"It's not true that life is one damn thing after another - it's one damn thing over and over."
- Edna St. Vincent Millay
WASHINGTON - Liberals' love of recycling extends to their ideas, one of which illustrates the miniaturization of Barack Obama's presidency. He fervently favors a minor measure that would have mostly small, mostly injurious effects on a small number of people. Nevertheless, raising the minimum hourly wage for the 23rd time since 1938, from today's $7.25 to $10.10, is a nifty idea, if:
If government is good at setting prices. Government - subsidizer of Solyndra, operator of the ethanol program, creator of HealthCare.gov - uses minimum wage laws to set the price for the labor of workers who are apt to add only small value to the economy.
If you think government should prevent two consenting parties - an employer and a worker - from agreeing to an hourly wage that government disapproves.
If you think today's 7 percent unemployment rate is too low. (It would be 10.9 percent if the workforce participation rate were as high as it was when Obama was first inaugurated; since then, millions of discouraged workers have stopped searching for jobs.) Because less than 3 percent of the workforce earns the minimum wage, increasing it will not greatly increase unemployment.
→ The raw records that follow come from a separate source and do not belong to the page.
--- src/core/scu_if.sv ---
`timescale 1ns/1ps
`default_nettype none

// ==========================================================
// card clock generator link
interface scu_clk_if;
   logic [2:0] divider;
   logic       cardClk;
   logic       risePulse;
   logic       dblPulse;
   modport gen  (input divider, output cardClk, output risePulse, output dblPulse);
   modport user (output divider, input cardClk, input risePulse, input dblPulse);
endinterface

// ==========================================================
// etu generator link
interface scu_etu_if;
   logic       enable;
   logic       srcRise;
   logic       srcDbl;
   logic       dividerZero;
   logic       doubleSel;
   logic       prescaleSel;
   logic [7:0] reload;
   logic       etuTick;
   modport gen  (input enable, input srcRise, input srcDbl, input dividerZero,
                 input doubleSel, input prescaleSel, input reload, output etuTick);
   modport user (output enable, output srcRise, output srcDbl, output dividerZero,
                 output doubleSel, output prescaleSel, output reload, input etuTick);
endinterface

`default_nettype wire

--- src/core/scu_card_clk.sv ---
`timescale 1ns/1ps
`default_nettype none
`include "scu_cfg.svh"

module scu_card_clk (
   input  wire logic clk,
   input  wire logic rst,
   scu_clk_if.gen    cif
);

   logic [7:0] cnt;
   logic [7:0] halfLast;
   logic       lvl;
   logic       rise;
   logic       dbl;

   // ==========================================================
   // half period of 2^divider system cycles
   always_comb begin
      halfLast = 8'((9'h001 << cif.divider) - 9'h001);
   end

   always_ff @(posedge clk or posedge rst) begin
      if (rst) begin
         cnt  <= 8'h00;
         lvl  <= 1'b0;
         rise <= 1'b0;
         dbl  <= 1'b0;
      end else begin
         rise <= 1'b0;
         dbl  <= 1'b0;
         if (cnt >= halfLast) begin
            cnt  <= 8'h00;
            lvl  <= ~lvl;
            rise <= ~lvl;
            // doubled rate only exists off the fastest setting
            dbl  <= (cif.divider != 3'h0) ? 1'b1 : ~lvl;
         end else begin
            cnt <= cnt + 8'h01;
         end
      end
   end

   assign cif.cardClk   = lvl;
   assign cif.risePulse = rise;
   assign cif.dblPulse  = dbl;

endmodule

`default_nettype wire

--- src/core/scu_etu_gen.sv ---
`timescale 1ns/1ps
`default_nettype none
`include "scu_cfg.svh"

module scu_etu_gen #(
   parameter int DIV_W = 8
) (
   input  wire logic clk,
   input  wire logic rst,
   scu_etu_if.gen    eif
);

   logic             src;
   logic [4:0]       psCnt;
   logic [4:0]       psLast;
   logic             psTick;
   logic [DIV_W-1:0] downCnt;
   logic             tick;

   // ==========================================================
   // source select and prescaler
   always_comb begin
      src    = (eif.doubleSel && !eif.dividerZero) ? eif.srcDbl : eif.srcRise;
      psLast = eif.prescaleSel ? `SCU_PSC32_LAST : `SCU_PSC31_LAST;
      psTick = src && (psCnt == psLast);
   end

   always_ff @(posedge clk or posedge rst) begin
      if (rst) begin
         psCnt <= 5'h00;
      end else if (!eif.enable) begin
         psCnt <= 5'h00;
      end else if (src) begin
         psCnt <= psTick ? 5'h00 : psCnt + 5'h01;
      end
   end

   // ==========================================================
   // autoreload down counter, a reload of 0 acts as 1
   always_ff @(posedge clk or posedge rst) begin
      if (rst) begin
         downCnt <= '0;
         tick    <= 1'b0;
      end else if (!eif.enable) begin
         downCnt <= '0;
         tick    <= 1'b0;
      end else begin
         tick <= 1'b0;
         if (psTick) begin
            if (downCnt <= DIV_W'(1)) begin
               downCnt <= DIV_W'(eif.reload);
               tick    <= 1'b1;
            end else begin
               downCnt <= downCnt - DIV_W'(1);
            end
         end
      end
   end

   assign eif.etuTick = tick;

endmodule

`default_nettype wire

--- src/core/scu_top.sv ---
// Decided for this implementation: the APB slave port and the address map.
`timescale 1ns/1ps
`default_nettype none
`include "scu_cfg.svh"


module scu_top #(
   parameter int NCARD = 3,
   parameter int NCLK  = 2
) (
   input  wire logic             clk,
   input  wire logic             rst,
   input  wire logic             psel,
   input  wire logic             penable,
   input  wire logic             pwrite,
   input  wire logic [11:0]      paddr,
   input  wire logic [31:0]      pwdata,
   output logic      [31:0]      prdata,
   output logic                  pready,
   output logic                  pslverr,
   input  wire logic [NCARD-1:0] cardIoIn,
   output logic      [NCARD-1:0] cardIoOut,
   output logic      [NCARD-1:0] cardIoOe,
   output logic      [NCLK-1:0]  cardClkPin,
   input  wire logic             auxIrqIn,
   output logic                  hostIrq,
   output logic                  uartRstOut,
   output logic      [7:0]       uartTxData,
   input  wire logic             uartTxBit,
   input  wire logic             uartTxEn,
   input  wire logic [7:0]       uartRxByte,
   input  wire logic             uartRxValid,
   output logic                  selIoIn,
   output logic                  etuTick
);

   // ==========================================================
   // declarations
   logic                 uartRstN;
   logic                 disAux;
   scu_pkg::scu_card_e   cardSel;
   logic [`SCU_CFG_MSB:0] cardCfgReg [NCARD];
   logic [7:0]           etuDiv [NCARD];
   logic [7:0]           txReg;
   logic [7:0]           rxReg;
   logic                 auxLvl;
   logic                 auxPrev;
   logic                 irqFlag;
   logic                 wrEn;
   logic                 rdEn;
   logic                 mapped;
   logic [31:0]          rdData;
   logic [NCARD-1:0]     cfgHit;
   logic [NCARD-1:0]     divHit;
   logic [NCARD-1:0]     actRise;
   logic                 selIo;
   scu_pkg::scu_card_cfg_s selCfg;
   logic [2:0]           clkRise;
   logic [2:0]           clkDbl;
   logic [2:0]           clkLvl;

   scu_etu_if eif ();

   // ==========================================================
   // address decode helper
   function automatic logic hit(input logic [11:0] addr, input logic [11:0] off);
      hit = (addr[11:2] == off[11:2]);
   endfunction

   function automatic logic [11:0] cardOff(input logic [11:0] base, input int idx);
      cardOff = base + 12'(idx * 4);
   endfunction

   // ==========================================================
   // apb slave, answer one cycle into the access phase
   always_comb begin
      wrEn = psel && penable && pready && pwrite;
      rdEn = psel && penable && !pready && !pwrite;
   end

   always_ff @(posedge clk or posedge rst) begin
      if (rst) begin
         pready <= 1'b0;
      end else begin
         pready <= psel && penable && !pready;
      end
   end

   always_comb begin
      rdData = 32'h0000_0000;
      mapped = 1'b0;
      if (hit(paddr, `SCU_CTRL_OFF)) begin
         mapped = 1'b1;
         rdData[`SCU_CTRL_RSTN_BIT] = uartRstN;
         rdData[`SCU_CTRL_DIS_BIT]  = disAux;
         rdData[`SCU_CTRL_SEL_MSB:`SCU_CTRL_SEL_LSB] = cardSel;
      end else if (hit(paddr, `SCU_STATUS_OFF)) begin
         mapped = 1'b1;
         rdData[`SCU_STAT_LVL_BIT] = auxLvl;
         rdData[`SCU_STAT_IRQ_BIT] = irqFlag;
      end else if (hit(paddr, `SCU_TX_OFF)) begin
         mapped = 1'b1;
         rdData[7:0] = txReg;
      end else if (hit(paddr, `SCU_RX_OFF)) begin
         mapped = 1'b1;
         rdData[7:0] = rxReg;
      end
      for (int i = 0; i < NCARD; i++) begin
         if (cfgHit[i]) begin
            mapped = 1'b1;
            rdData[`SCU_CFG_MSB:0] = cardCfgReg[i];
         end
         if (divHit[i]) begin
            mapped = 1'b1;
            rdData[7:0] = etuDiv[i];
         end
      end
   end

   always_ff @(posedge clk or posedge rst) begin
      if (rst) begin
         prdata  <= 32'h0000_0000;
         pslverr <= 1'b0;
      end else begin
         prdata  <= rdEn ? rdData : 32'h0000_0000;
         pslverr <= psel && penable && !pready && !mapped;
      end
   end

   // ==========================================================
   // control register and card selection
   always_ff @(posedge clk or posedge rst) begin
      if (rst) begin
         uartRstN <= 1'(`SCU_CTRL_RST >> `SCU_CTRL_RSTN_BIT);
         disAux   <= 1'b0;
         cardSel  <= scu_pkg::SCU_CARD_A;
      end else if (wrEn) begin
         if (hit(paddr, `SCU_CTRL_OFF)) begin
            uartRstN <= pwdata[`SCU_CTRL_RSTN_BIT];
            disAux   <= pwdata[`SCU_CTRL_DIS_BIT];
            cardSel  <= scu_pkg::scu_card_e'(pwdata[`SCU_CTRL_SEL_MSB:`SCU_CTRL_SEL_LSB]);
         end
         for (int i = 0; i < NCARD; i++) begin
            if (actRise[i]) begin
               cardSel <= scu_pkg::scu_card_e'(2'(i));
            end
         end
      end
   end

   // ==========================================================
   // per-card config and divider registers
   genvar g;
   generate
      for (g = 0; g < NCARD; g++) begin : gCard
         always_comb begin
            cfgHit[g]  = hit(paddr, cardOff(`SCU_CFG_BASE, g));
            divHit[g]  = hit(paddr, cardOff(`SCU_DIV_BASE, g));
            actRise[g] = cfgHit[g] && pwdata[`SCU_CFG_ACT_BIT] && !cardCfgReg[g][`SCU_CFG_ACT_BIT];
         end

         always_ff @(posedge clk or posedge rst) begin
            if (rst) begin
               cardCfgReg[g] <= `SCU_CFG_RST;
               etuDiv[g]     <= `SCU_DIV_RST;
            end else if (wrEn) begin
               if (cfgHit[g]) begin
                  cardCfgReg[g] <= pwdata[`SCU_CFG_MSB:0];
               end
               if (divHit[g]) begin
                  etuDiv[g] <= pwdata[7:0];
               end
            end
         end
      end
   endgenerate

   // ==========================================================
   // card clock generators, one per interface
   generate
      for (g = 0; g < NCARD; g++) begin : gClk
         scu_clk_if cif ();
         scu_pkg::scu_card_cfg_s cfg;
         assign cfg         = scu_pkg::scu_card_cfg_s'(cardCfgReg[g]);
         assign cif.divider = cfg.cardClockDivider;
         assign clkRise[g]  = cif.risePulse;
         assign clkDbl[g]   = cif.dblPulse;
         assign clkLvl[g]   = cif.cardClk;

         scu_card_clk uClk (
            .clk (clk),
            .rst (rst),
            .cif (cif)
         );
      end
   endgenerate

   // ==========================================================
   // pin drivers; unselected lines float to the external pull-up
   generate
      for (g = 0; g < NCARD; g++) begin : gPin
         scu_pkg::scu_card_cfg_s cfg;
         logic                   mine;
         assign cfg  = scu_pkg::scu_card_cfg_s'(cardCfgReg[g]);
         assign mine = (cardSel == scu_pkg::scu_card_e'(2'(g)));

         always_ff @(posedge clk or posedge rst) begin
            if (rst) begin
               cardIoOut[g] <= 1'b1;
               cardIoOe[g]  <= 1'b0;
            end else if (!mine || !cfg.active || !uartRstN) begin
               cardIoOut[g] <= 1'b1;
               cardIoOe[g]  <= 1'b0;
            end else if (cfg.syncSel) begin
               cardIoOut[g] <= txReg[0];
               cardIoOe[g]  <= 1'b1;
            end else begin
               cardIoOut[g] <= uartTxBit;
               cardIoOe[g]  <= uartTxEn;
            end
         end

         // aux has no clock pin, so its manual clock bit goes nowhere
         if (g < NCLK) begin : gClkPin
            always_ff @(posedge clk or posedge rst) begin
               if (rst) begin
                  cardClkPin[g] <= 1'b0;
               end else if (!cfg.active) begin
                  cardClkPin[g] <= 1'b0;
               end else if (cfg.syncSel) begin
                  cardClkPin[g] <= cfg.manualClock;
               end else if (cfg.clockStop) begin
                  cardClkPin[g] <= cfg.clockStopLevel;
               end else begin
                  cardClkPin[g] <= clkLvl[g];
               end
            end
         end
      end
   endgenerate

   // ==========================================================
   // uart data registers
   always_comb begin
      selCfg = scu_pkg::scu_card_cfg_s'(cardCfgReg[cardSel]);
      selIo  = cardIoIn[cardSel];
   end

   always_ff @(posedge clk or posedge rst) begin
      if (rst) begin
         txReg <= `SCU_TX_RST;
      end else if (!uartRstN) begin
         txReg <= `SCU_TX_RST;
      end else if (wrEn && hit(paddr, `SCU_TX_OFF)) begin
         txReg <= pwdata[7:0];
      end
   end

   always_ff @(posedge clk or posedge rst) begin
      if (rst) begin
         rxReg <= `SCU_RX_RST;
      end else if (!uartRstN) begin
         rxReg <= `SCU_RX_RST;
      end else if (selCfg.syncSel) begin
         rxReg <= {7'h00, selIo};
      end else if (uartRxValid) begin
         rxReg <= uartRxByte;
      end
   end

   always_ff @(posedge clk or posedge rst) begin
      if (rst) begin
         uartRstOut <= 1'b1;
         uartTxData <= 8'h00;
         selIoIn    <= 1'b1;
      end else begin
         uartRstOut <= ~uartRstN;
         uartTxData <= txReg;
         selIoIn    <= selIo;
      end
   end

   // ==========================================================
   // aux interrupt handshake; a new edge beats a clear
   always_ff @(posedge clk or posedge rst) begin
      if (rst) begin
         auxLvl  <= 1'b0;
         auxPrev <= 1'b0;
      end else begin
         auxLvl  <= auxIrqIn;
         auxPrev <= auxLvl;
      end
   end

   always_ff @(posedge clk or posedge rst) begin
      if (rst) begin
         irqFlag <= 1'b0;
      end else if ((auxLvl != auxPrev) && !disAux) begin
         irqFlag <= 1'b1;
      end else if (wrEn && hit(paddr, `SCU_STATUS_OFF) && pwdata[`SCU_STAT_IRQ_BIT]) begin
         irqFlag <= 1'b0;
      end
   end

   always_ff @(posedge clk or posedge rst) begin
      if (rst) begin
         hostIrq <= 1'b0;
      end else begin
         hostIrq <= irqFlag;
      end
   end

   // ==========================================================
   // etu generation for the served card
   assign eif.enable      = uartRstN;
   assign eif.srcRise     = clkRise[cardSel];
   assign eif.srcDbl      = clkDbl[cardSel];
   assign eif.dividerZero = (selCfg.cardClockDivider == 3'h0);
   assign eif.doubleSel   = selCfg.uartClockDoubleSel;
   assign eif.prescaleSel = selCfg.prescaleSel;
   assign eif.reload      = etuDiv[cardSel];
   assign etuTick         = eif.etuTick;

   scu_etu_gen #(
      .DIV_W (8)
   ) uEtu (
      .clk (clk),
      .rst (rst),
      .eif (eif)
   );

endmodule

`default_nettype wire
Still, raising the price of low-productivity workers will somewhat reduce demand for them.
If you reject that last sentence. If you do, name other goods or services for which you think demand is inelastic when their prices increase.
If you think teenage (16-19) unemployment (20.8 percent), and especially African-American teenage unemployment (35.8 percent), is too low. Approximately 24 percent of minimum wage workers are teenagers.
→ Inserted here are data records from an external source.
--- src/verilog/acr_consts.svh ---
// Timing counts and widths of the conversion and readout sequencer
`ifndef ACR_CONSTS_SVH
`define ACR_CONSTS_SVH
`define ACR_BITS           16
`define ACR_CLK_NS         5
`define ACR_CONV_MAX_NS    1250
`define ACR_CONV_MARGIN_NS 50
`define ACR_CONV_CYC  ((`ACR_CONV_MAX_NS - `ACR_CONV_MARGIN_NS) / `ACR_CLK_NS)
`define ACR_FRAME_CYC (`ACR_CONV_MAX_NS / `ACR_CLK_NS)
`define ACR_DVB_NS         12
`define ACR_DVB_CYC   ((`ACR_DVB_NS + `ACR_CLK_NS - 1) / `ACR_CLK_NS)
`define ACR_END_NS         25
`define ACR_END_CYC   (`ACR_END_NS / `ACR_CLK_NS)
`define ACR_PER0_NS        30
`define ACR_PER1_NS        60
`define ACR_PER2_NS        120
`define ACR_PER3_NS        240
`define ACR_HALF(p)   ((p) / `ACR_CLK_NS / 2)
`define ACR_LEAD0_NS       3
`define ACR_LEADN_NS       17
`define ACR_TAIL0_NS       3
`define ACR_TAIL1_NS       55
`define ACR_TAIL2_NS       130
`define ACR_TAIL3_NS       290
`define ACR_CEIL(t)   (((t) + `ACR_CLK_NS - 1) / `ACR_CLK_NS)
`define ACR_BMAX0_NS       2000
`define ACR_BMAX1_NS       2500
`define ACR_BMAX2_NS       3500
`define ACR_BMAX3_NS       5750
`endif

--- src/verilog/acr_pkg.sv ---
// Types of the conversion and readout sequencer
package acr_pkg;
  typedef enum logic [2:0] {
    S_IDLE = 3'h0,
    S_CONV = 3'h1,
    S_DROP = 3'h2,
    S_GAP  = 3'h3,
    S_XFER = 3'h4,
    S_END  = 3'h5
  } acr_state_type;
  typedef enum logic [1:0] {
    X_IDLE  = 2'h0,
    X_LEAD  = 2'h1,
    X_SHIFT = 2'h2,
    X_TAIL  = 2'h3
  } acr_xph_type;
  typedef struct packed {
    logic       port_style_select;
    logic       clock_source_select;
    logic       read_during_conv;
    logic [1:0] shift_clock_divider;
  } acr_mode_type;
  typedef struct packed {
    logic shift_clk;
    logic frame;
    logic data;
  } acr_ser_type;
endpackage
$ cat src/hdl/mmx_pkg.sv
// Package of constants and types for the move and multiply execution unit
package mmx_pkg;

  // ****************************************************************
  // Opcode decode fields
  // ****************************************************************
  localparam logic [3:0] MMX_LINE_ZERO = 4'h0;
  localparam logic [3:0] MMX_LINE_QUICK = 4'h7;
  localparam logic [3:0] MMX_LINE_MULW = 4'hc;
  localparam logic [2:0] MMX_PBM_MODE = 3'h1;
  localparam logic [7:0] MMX_ASM_TOP = 8'h0e;
  localparam logic [2:0] MMX_MULW_OP = 3'h7;
  localparam logic [9:0] MMX_MULL_TOP = 10'h130;
  localparam logic [2:0] MMX_EA_AIND = 3'h2;
  localparam logic [2:0] MMX_EA_AIDX = 3'h6;
  localparam logic [2:0] MMX_EA_OTHER = 3'h7;
  localparam logic [2:0] MMX_EA_ABSL = 3'h1;

  // ****************************************************************
  // Direction and size codes
  // ****************************************************************
  localparam logic [2:0] MMX_DS_WORD_IN = 3'h4;
  localparam logic [2:0] MMX_DS_LONG_IN = 3'h5;
  localparam logic [2:0] MMX_DS_WORD_OUT = 3'h6;
  localparam logic [2:0] MMX_DS_LONG_OUT = 3'h7;
  localparam logic [1:0] MMX_SZ_BYTE = 2'h0;
  localparam logic [1:0] MMX_SZ_WORD = 2'h1;
  localparam logic [1:0] MMX_SZ_LONG = 2'h2;

  // ****************************************************************
  // Counts, steps and byte enables
  // ****************************************************************
  localparam logic [31:0] MMX_PBM_STEP = 32'h2;
  localparam logic [2:0] MMX_PBM_WORD_BYTES = 3'h2;
  localparam logic [2:0] MMX_PBM_LONG_BYTES = 3'h4;
  localparam logic [3:0] MMX_BE_BYTE = 4'h1;
  localparam logic [3:0] MMX_BE_WORD = 4'h3;
  localparam logic [3:0] MMX_BE_LONG = 4'hf;

  // ****************************************************************
  // Sequencer states, one-hot
  // ****************************************************************
  typedef enum logic [4:0] {
    MMX_IDLE = 5'h01,
    MMX_PBUS = 5'h02,
    MMX_SBUS = 5'h04,
    MMX_MULHI = 5'h08,
    MMX_FINISH = 5'h10
  } mmx_state_e;

endpackage : mmx_pkg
If you think government policy should encourage automation of the ordering and preparation of food to replace workers in the restaurant industry, which employs 43.8 percent of minimum wage workers.
If you think it is irrelevant that most minimum wage earners are not poor. Most minimum wage workers are not heads of households. More than half are students or other young, usually part-time workers in families whose average income is $53,000 a year, which is $2,000 more than the average household income.